The 'efferent' function of capsaicin-sensitive nerves: ruthenium red discriminates between different mechanisms of activation.

We have investigated the ability of Ruthenium Red, an inorganic dye with calcium entry blocking properties, to interfere with the 'efferent' function of capsaicin-sensitive sensory nerves. These nerves were activated in the guinea-pig isolated bronchus (atropine in the bath) or left atria (reserpine-pretreated animals, atropine in the bath) by electrical field stimulation or with capsaicin. Both stimuli produced a contraction of the bronchus and a positive inotropic response in the atria, responses which are mediated by endogenous neuropeptides (tachykinins in the bronchus, calcitonin gene-related peptide in the atria) released from sensory nerves. Ruthenium Red (10 microM for 20 min in both cases) selectively inhibited the responses produced by the administration of capsaicin, while leaving the responses to electrical field stimulation unaffected. Likewise, the bronchoconstrictor response to exogenous neurokinin A and the atrial positive inotropic response to calcitonin gene-related peptide were unaffected by Ruthenium Red.
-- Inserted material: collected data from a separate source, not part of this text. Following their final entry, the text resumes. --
### src/rtl/pp_pkg.sv
package pp_pkg;

    typedef enum logic [2:0] {
        ST_OFF    = 3'd0,
        ST_INT    = 3'd1,
        ST_TO_EXT = 3'd2,
        ST_EXT    = 3'd3,
        ST_TO_INT = 3'd4,
        ST_HOLD   = 3'd5
    } pp_state_e;

endpackage

### src/rtl/pp_ext_monitor.sv
module pp_ext_monitor #(
    parameter int HI_MIN_CYC     = 60,
    parameter int HI_MAX_CYC     = 375,
    parameter int LO_MIN_CYC     = 250,
    parameter int LO_MAX_CYC     = 1000,
    parameter int WDOG_CYC       = 5000,
    parameter int REQUAL_PERIODS = 8
) (
    input  logic clk,
    input  logic rst_n,
    input  logic ext_clk_i,
    output logic ext_s_o,
    output logic qual_o,
    output logic wdog_o,
    output logic lost_o
);

    localparam int CNT_TOP = ((WDOG_CYC > LO_MAX_CYC) ? WDOG_CYC : LO_MAX_CYC) + 1;
    localparam int CW      = $clog2(CNT_TOP + 1);
    localparam int QW      = $clog2(REQUAL_PERIODS + 1);

    localparam logic [CW-1:0] TOP_C    = CW'(CNT_TOP);
    localparam logic [CW-1:0] HI_MIN_C = CW'(HI_MIN_CYC);
    localparam logic [CW-1:0] HI_MAX_C = CW'(HI_MAX_CYC);
    localparam logic [CW-1:0] LO_MIN_C = CW'(LO_MIN_CYC);
    localparam logic [CW-1:0] LO_MAX_C = CW'(LO_MAX_CYC);
    localparam logic [CW-1:0] WDOG_C   = CW'(WDOG_CYC);
    localparam logic [QW-1:0] REQ_C    = QW'(REQUAL_PERIODS);

    logic [1:0]    sync_q;
    logic          ext_d;
    logic          ext_s;
    logic          rise;
    logic          fall;
    logic [CW-1:0] hi_cnt;
    logic [CW-1:0] lo_cnt;
    logic [CW-1:0] hi_len;
    logic          hi_seen;
    logic          have_rise;
    logic          period_ok;
    logic [QW-1:0] qcnt;

    assign ext_s = sync_q[1];
    assign rise  = ext_s & ~ext_d;
    assign fall  = ~ext_s & ext_d;

    always_ff @(posedge clk or negedge rst_n) begin
        if (!rst_n) begin
            sync_q <= 2'b00;
            ext_d  <= 1'b0;
        end else begin
            sync_q <= {sync_q[0], ext_clk_i};
            ext_d  <= ext_s;
        end
    end

    // Length counters for the current high and low stretches, saturating.
    always_ff @(posedge clk or negedge rst_n) begin
        if (!rst_n) begin
            hi_cnt <= '0;
            lo_cnt <= '0;
        end else begin
            if (rise)
                hi_cnt <= CW'(1);
            else if (ext_s && hi_cnt != TOP_C)
                hi_cnt <= hi_cnt + CW'(1);
            if (fall)
                lo_cnt <= CW'(1);
            else if (!ext_s && lo_cnt != TOP_C)
                lo_cnt <= lo_cnt + CW'(1);
        end
    end

    always_ff @(posedge clk or negedge rst_n) begin
        if (!rst_n) begin
            hi_len    <= '0;
            hi_seen   <= 1'b0;
            have_rise <= 1'b0;
        end else begin
            if (rise)
                have_rise <= 1'b1;
            if (fall) begin
                hi_len  <= hi_cnt;
                hi_seen <= have_rise;
            end
        end
    end

    assign period_ok = hi_seen
                     && (hi_len >= HI_MIN_C) && (hi_len <= HI_MAX_C)
                     && (lo_cnt >= LO_MIN_C) && (lo_cnt <= LO_MAX_C);

    assign wdog_o = ext_s && (hi_cnt > WDOG_C);
    assign lost_o = !ext_s && (lo_cnt > LO_MAX_C);

    // Count of consecutive valid periods, judged at each rising edge.
    always_ff @(posedge clk or negedge rst_n) begin
        if (!rst_n)
            qcnt <= '0;
        else if (wdog_o || lost_o)
            qcnt <= '0;
        else if (rise) begin
            if (!period_ok)
                qcnt <= '0;
            else if (qcnt != REQ_C)
                qcnt <= qcnt + QW'(1);
        end
    end

    assign qual_o  = (qcnt == REQ_C);
    assign ext_s_o = ext_s;

    AST_QUAL_CAP: assert property (@(posedge clk) disable iff (!rst_n)
        qcnt <= REQ_C);
    AST_WDOG_DROPS_QUAL: assert property (@(posedge clk) disable iff (!rst_n)
        wdog_o |=> !qual_o);
    AST_LOST_DROPS_QUAL: assert property (@(posedge clk) disable iff (!rst_n)
        lost_o |=> !qual_o);

endmodule

### src/rtl/pp_src_fsm.sv
module pp_src_fsm
    import pp_pkg::*;
(
    input  logic clk,
    input  logic rst_n,
    input  logic disable_i,
    input  logic int_ck_i,
    input  logic ext_s_i,
    input  logic qual_i,
    input  logic wdog_i,
    input  logic lost_i,
    output logic phase_a_o,
    output logic phase_b_o,
    output logic sample_o,
    output logic drive_en_o
);

    pp_state_e st_q;
    pp_state_e st_nxt;
    logic      src_hi;
    logic      src_prev;
    logic      sel_b;
    logic      active;
    logic      drive_on;
    logic      ph_a_q;
    logic      ph_b_q;

    // State register
    always_ff @(posedge clk or negedge rst_n) begin
        if (!rst_n)
            st_q <= ST_OFF;
        else
            st_q <= st_nxt;
    end

    // Transitions
    always_comb begin
        st_nxt = st_q;
        if (disable_i) begin
            st_nxt = ST_OFF;
        end else begin
            unique case (st_q)
                ST_OFF:    st_nxt = ST_INT;
                ST_INT:    if (qual_i) st_nxt = ST_TO_EXT;
                ST_TO_EXT: st_nxt = ST_EXT;
                ST_EXT: begin
                    if (wdog_i)      st_nxt = ST_HOLD;
                    else if (lost_i) st_nxt = ST_TO_INT;
                end
                ST_TO_INT: st_nxt = ST_INT;
                ST_HOLD:   if (qual_i) st_nxt = ST_TO_EXT;
                default:   st_nxt = ST_OFF;
            endcase
        end
    end

    // Source clock seen by the phase logic; any non-driving state looks high (off).
    always_comb begin
        unique case (st_q)
            ST_INT:  src_hi = int_ck_i;
            ST_EXT:  src_hi = ext_s_i;
            default: src_hi = 1'b1;
        endcase
    end

    assign active   = (st_q == ST_INT) || (st_q == ST_EXT);
    assign drive_on = active && !src_hi && !src_prev;
    assign sample_o = active && src_hi && !src_prev;

    // Outputs
    always_ff @(posedge clk or negedge rst_n) begin
        if (!rst_n) begin
            src_prev <= 1'b1;
            sel_b    <= 1'b0;
            ph_a_q   <= 1'b0;
            ph_b_q   <= 1'b0;
        end else begin
            src_prev <= src_hi;
            if (st_q == ST_OFF)
                sel_b <= 1'b0;
            else if (sample_o)
                sel_b <= ~sel_b;
            ph_a_q <= drive_on && !sel_b && !ph_b_q;
            ph_b_q <= drive_on &&  sel_b && !ph_a_q;
        end
    end

    assign phase_a_o  = ph_a_q;
    assign phase_b_o  = ph_b_q;
    assign drive_en_o = (st_q != ST_OFF);

    AST_PHASE_EXCL: assert property (@(posedge clk) disable iff (!rst_n)
        !(ph_a_q && ph_b_q));
    AST_A_AFTER_B_GAP: assert property (@(posedge clk) disable iff (!rst_n)
        $rose(ph_a_q) |-> !$past(ph_b_q));
    AST_B_AFTER_A_GAP: assert property (@(posedge clk) disable iff (!rst_n)
        $rose(ph_b_q) |-> !$past(ph_a_q));
    AST_SWAP_QUIET: assert property (@(posedge clk) disable iff (!rst_n)
        (st_q == ST_TO_EXT || st_q == ST_TO_INT) |=> (!ph_a_q && !ph_b_q));
    AST_HOLD_QUIET: assert property (@(posedge clk) disable iff (!rst_n)
        (st_q == ST_HOLD) |=> (!ph_a_q && !ph_b_q));
    AST_DISABLE_OFF: assert property (@(posedge clk) disable iff (!rst_n)
        disable_i |=> (st_q == ST_OFF));

endmodule

### src/rtl/pp_softstart.sv
module pp_softstart #(
    parameter int SOFTSTART_SAMPLES = 128
) (
    input  logic clk,
    input  logic rst_n,
    input  logic clr_i,
    input  logic sample_i,
    input  logic vdet_i,
    output logic run_o
);

    localparam int SW = $clog2(SOFTSTART_SAMPLES + 1);
    localparam logic [SW-1:0] LAST_C = SW'(SOFTSTART_SAMPLES - 1);

    logic [SW-1:0] cnt_q;
    logic          run_q;

    always_ff @(posedge clk or negedge rst_n) begin
        if (!rst_n) begin
            cnt_q <= '0;
            run_q <= 1'b0;
        end else if (clr_i) begin
            cnt_q <= '0;
            run_q <= 1'b0;
        end else if (sample_i && !run_q) begin
            if (!vdet_i)
                cnt_q <= '0;
            else begin
                cnt_q <= cnt_q + SW'(1);
                if (cnt_q == LAST_C)
                    run_q <= 1'b1;
            end
        end
    end

    assign run_o = run_q;

    AST_RUN_STICKY: assert property (@(posedge clk) disable iff (!rst_n)
        (run_q && !clr_i) |=> run_q);
    AST_RUN_ENTRY: assert property (@(posedge clk) disable iff (!rst_n)
        $rose(run_q) |-> $past(sample_i && vdet_i));
    AST_CLR_STOPS_RUN: assert property (@(posedge clk) disable iff (!rst_n)
        clr_i |=> !run_q);

endmodule

### src/rtl/pp_clk_supervisor.sv
module pp_clk_supervisor #(
    parameter int HI_MIN_CYC        = 60,
    parameter int HI_MAX_CYC        = 375,
    parameter int LO_MIN_CYC        = 250,
    parameter int LO_MAX_CYC        = 1000,
    parameter int WDOG_CYC          = 5000,
    parameter int REQUAL_PERIODS    = 8,
    parameter int SOFTSTART_SAMPLES = 128
) (
    input  logic clk,
    input  logic rst_n,
    input  logic ext_clk,
    input  logic osc_tick,
    input  logic vdet_ok,
    input  logic ovlo_trip,
    input  logic otemp_trip,
    input  logic conv_reset,
    output logic phase_a,
    output logic phase_b,
    output logic full_drive,
    output logic run_mode
);

    logic int_ck_q;
    logic ext_s;
    logic qual;
    logic wdog;
    logic lost;
    logic sample;
    logic drive_en;
    logic run;
    logic dis;

    assign dis = ovlo_trip | otemp_trip | conv_reset;

    // Internal converter clock: half the oscillator tick rate.
    always_ff @(posedge clk or negedge rst_n) begin
        if (!rst_n)
            int_ck_q <= 1'b0;
        else if (osc_tick)
            int_ck_q <= ~int_ck_q;
    end

    pp_ext_monitor #(
        .HI_MIN_CYC    (HI_MIN_CYC),
        .HI_MAX_CYC    (HI_MAX_CYC),
        .LO_MIN_CYC    (LO_MIN_CYC),
        .LO_MAX_CYC    (LO_MAX_CYC),
        .WDOG_CYC      (WDOG_CYC),
        .REQUAL_PERIODS(REQUAL_PERIODS)
    ) u_mon (
        .clk      (clk),
        .rst_n    (rst_n),
        .ext_clk_i(ext_clk),
        .ext_s_o  (ext_s),
        .qual_o   (qual),
        .wdog_o   (wdog),
        .lost_o   (lost)
    );

    pp_src_fsm u_fsm (
        .clk       (clk),
        .rst_n     (rst_n),
        .disable_i (dis),
        .int_ck_i  (int_ck_q),
        .ext_s_i   (ext_s),
        .qual_i    (qual),
        .wdog_i    (wdog),
        .lost_i    (lost),
        .phase_a_o (phase_a),
        .phase_b_o (phase_b),
        .sample_o  (sample),
        .drive_en_o(drive_en)
    );

    pp_softstart #(
        .SOFTSTART_SAMPLES(SOFTSTART_SAMPLES)
    ) u_ss (
        .clk     (clk),
        .rst_n   (rst_n),
        .clr_i   (conv_reset),
        .sample_i(sample),
        .vdet_i  (vdet_ok),
        .run_o   (run)
    );

    assign run_mode   = run;
    assign full_drive = run & drive_en;

    AST_FULL_NEEDS_RUN: assert property (@(posedge clk) disable iff (!rst_n)
        full_drive |-> run_mode);
    AST_TRIP_SILENCES: assert property (@(posedge clk) disable iff (!rst_n)
        (ovlo_trip || otemp_trip) |=> !full_drive);

endmodule

### config.mk
export PLATFORM = sky130hd
export DESIGN_NAME = pp_clk_supervisor
export DESIGN_NICKNAME = d
export VERILOG_FILES = /design/src/rtl/pp_pkg.sv /design/src/rtl/pp_ext_monitor.sv /design/src/rtl/pp_src_fsm.sv /design/src/rtl/pp_softstart.sv /design/src/rtl/pp_clk_supervisor.sv
export SDC_FILE = /design/constraint.sdc
export NUM_CORES = 1
export LEC_CHECK = 0
export BUFFER_PORTS_ARGS = -buffer_cell sky130_fd_sc_hd__buf_2
export CAP_MARGIN = 30
export CORE_UTILIZATION = 50
export DETAILED_ROUTE_END_ITERATION = 6
export GPL_ROUTABILITY_DRIVEN = 0
export GPL_TIMING_DRIVEN = 0
export PLACE_DENSITY = 0.72
export SYNTH_ARGS = -nofsm -noshare
export SYNTH_HDL_FRONTEND = slang
export SYNTH_HIERARCHICAL = 1
export SYNTH_SLANG_ARGS = --single-unit
export TNS_END_PERCENT = 30
### constraint.sdc
create_clock -name clk -period 3.5 [get_ports clk]
set_input_delay 0.175 -clock clk [delete_from_list [all_inputs] [get_ports clk]]
set_output_delay 0.175 -clock clk [all_outputs]
set_load 0.01 [all_outputs]
==> results.yml <==
setup_path:
  crit_arrival_ns: 2.17
  crit_slowest_cell: "nor4_2"
  crit_top_cell: "nand4_1"
  worstSetupStartpointType: "register"
  reg2reg_slack_ns: 1.58
  path_max_fanout: 6
  critical_path_class: "reg -> reg"
  crit_path_cell_trace: "nor4_1 -> nand4_1 -> nor4_2 -> nand4_1 -> a31oi_1"
  path_delay_family: "simple AND/OR/NAND/NOR gates"
  required_ns: 3.75
  critPathBufInv: 0
  worstReg2RegStart: "u_mon/hi_len[9]"
  critPathMaxStageDelay_ns: 0.59
  critPathCaptureType: "register"
  crit_end: "u_mon/qcnt[3]"
  startpoint: "u_mon/hi_len[9]"
  crit_cells: 5
  rr_worst_depth: 5
  r2r-end: "u_mon/qcnt[3]"
floorplan:
  initial_core_util_pct: 51.76
  die_y_microns: 83.08
  core_sq_um: 6350
  die_w_microns: 83.08
  die_area_sq_um: 6902
  std_cell_rows: 29
  ios: 12
cts:
  cts_buffers: 9
  clock-sinks: 63
  post_cts.repair.setup_buffers: 0
  cts_root_buffer: "clkbuf_8"
  postCtsResizedCells: 0
  cts.htree.levels: 3
  clock_tree.buffer_depth: 2
  tritoncts: "done"
  clk_latency_ns: 0.34
  path_clk_slew_ns: 0.07
  holdBufCountCts: 2
synth:
  synth_compound_area_share_pct: 10.66
  netlist_instances: 349
  synth-simple-area-share_pct: 26.87
  muxShareOfSynthArea_pct: 1.028
  synth_xor_xnor_area_share_pct: 6.129
  synthAdderAreaFrac_pct: 3.426
  syn_nets: 366
  yosysWarnings: 6
  netlist_area_sq_um: 3287
  yosys_most_used_dff: "dfrtp_1"
  synth_top_family_by_area: "simple AND/OR/NAND/NOR gates"
  synthDistinctLibCells: 59
  seq_area_frac_synth_pct: 48.00
  async_reset_ff_share_pct: 100.0
  synth-edff-count: 0
  syn_area_per_cell_sq_um: 9.418
  ys_ff_latch: 63
final_layout:
  area_delta_synth_final_pct: 13.02
  fin_nets: 391
  fillers: 552
  multiInputGateArea_sq_um: 1582
  antenna_cells: 0
  drive_above_1_share_pct: 11.87
  register_area_sq_um: 1578
timing:
  tightest_slew_ns: 0.6746
  finalHoldViolCount: 0
  fmaxAchievable_ghz: 0.5221
  period_share_pct: 54.72
  finalSetupTns_ns: 0
  rsz0062_at_grt: "no"
  slew_viol_final: 0
  slew_headroom_pct: 54.66
  finalSetupViolCount: 0
  final.setup_skew_ns: 0.009294
  min_period_ns: 1.915
placed_design:
  io_buffers: 11
  dp_hpwl_microns: 4421
routing:
  vias: 2456
  via_per_inst: 5.386
  ant_nets: 0
  drtPass1Iterations: 4
  routedWlPerCell_microns: 13.98
  drc_errors: 0
  wirelength_microns: 6374
  drt-initial-drc-count: 112
outcome:
  outcome: "completed"
global_route:
  grt_remaining_overflow: 0
  grt_pass1_wl_microns: 11130
  antenna_found_initial: 0
  grt_start_max_net_pins: 42
  grt_pass1_vias: 2415
  track_usage_pct: 20.35
pwr:
  leakagePower_nw: 1.721
  power.total_w: 0.001739
  powerDensity_nw_per_um2: 468.1
  peakVddDrop_mv: 0.2596
hold_path:
  hp-class: "in -> reg"
run:
  max_cap_violations: 0
[cell usage in the layout, fill, tap and decap left out, types with 8 or more instances in the layout]
master	netlist	layout
nand2_1	60	60
nor3_1	14	14
and3_1	8	8
nor2_1	37	37
o21ai_0	14	14
nand3_1	14	14
dfrtp_1	62	62
xnor2_1	10	10
inv_1	16	16
nand4_1	9	9
buf_2	3	14
a21oi_1	8	8
ha_1	9	9
clkbuf_8	0	9
xor2_1	13	13
[Yosys cell counts (7+ instances only)]
| library cell | number | share of area, % |
|---|---|---|
| nand4_1 | 9 | 1.7 |
| a21oi_1 | 8 | 1.2 |
| nor2_1 | 37 | 4.2 |
| xnor2_1 | 10 | 2.7 |
| o21ai_0 | 14 | 2.1 |
| dfrtp_1 | 62 | 47 |
| nor2b_1 | 7 | 1.3 |
| and3_1 | 8 | 1.5 |
| xor2_1 | 13 | 3.5 |
| nand3_1 | 14 | 2.1 |
| nand2_1 | 60 | 6.9 |
| ha_1 | 9 | 3.4 |
| inv_1 | 16 | 1.8 |
| nor3_1 | 14 | 2.1 |
[kinds of logic after synthesis]
kind of cell,Yosys count
fa+ha+maj,9
compound gates,50
xor+xnor,23
simple gates,175
flops,63
buf+inv,27
mux,2
[report_power, final]
group	total, W	internal, W	switching [W]	leakage [nW]
Clock	0.000756	0.000472	0.000284	0.120
Combinational	0.000171	0.0000706	0.000100	0.752
Sequential	0.000812	0.000766	0.0000462	0.848
[metrics by stage]
stage | cells | hold slack, ns | setup slack (ns) | cell area (sq um) | util (%)
after floorplan | 349 | -0.1206 | 1.821 | 3287 | -
after global placement | 437 | 0.2832 | 1.612 | 3438 | 54.15
after detailed placement | 438 | 0.1865 | 1.626 | 3458 | 54.46
after CTS | 456 | 0.0002232 | 1.611 | 3715 | 58.50
after global routing | 456 | 0.002108 | 1.434 | 3715 | 58.50
final | 456 | 0.01633 | 1.585 | 3715 | 58.50
[worst min path at each step]
stage	start	to	depth (start not counted)
after floorplan	rst_n	int_ck_q	0
after global placement	ext_clk	u_mon/sync_q[0]	1
after detailed placement	rst_n	u_mon/lo_cnt[1]	1
after CTS	osc_tick	int_ck_q	2
after global routing	osc_tick	int_ck_q	2
final	osc_tick	int_ck_q	2
[per-layer routing]
metal / wire [microns] / up-vias / track usage, %
met1: 3231 / 1168 / 28.22
li1: - / 1256 / -
met3: 97 / 8 / 2.982
met5: 0 / - / 0
met2: 2945 / 24 / 31.59
met4: 100 / 0 / 9.561
[final cells by class]
cell class | instances | share of cell area (%)
Multi-Input combinational cell | 259 | 42.57
Sequential cell | 63 | 42.47
Clock buffer | 10 | 3.435
Clock inverter | 6 | 2.930
Tap cell | 77 | 2.593
Timing Repair Buffer | 14 | 2.560
Buffer | 11 | 1.819
Inverter | 16 | 1.617
[registers in the layout, indices dropped and copies added (netlist names), 2 cells and up]
name and flops:
u_ss/cnt_q 8, u_mon/sync_q 2, u_mon/lo_cnt 13, u_mon/hi_cnt 13, u_mon/qcnt 4, u_mon/hi_len 11
u_fsm/st_q 3
No activity file was read; power rests on OpenSTA's default activity.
A prejunctional site of action of Ruthenium Red was confirmed in release experiments where the dye strongly inhibited the capsaicin-evoked outflow of calcitonin gene-related peptide, which is taken as a marker of activation in sensory nerves. Together with other observations, these findings support the concept that there are two independent mechanisms for activating the 'efferent' function of sensory nerves, one of which is activated by capsaicin and is Ruthenium Red-sensitive but omega-conotoxin-resistant, while the other is activated by propagated action potentials (field stimulation) and is omega-conotoxin-sensitive and Ruthenium Red-resistant.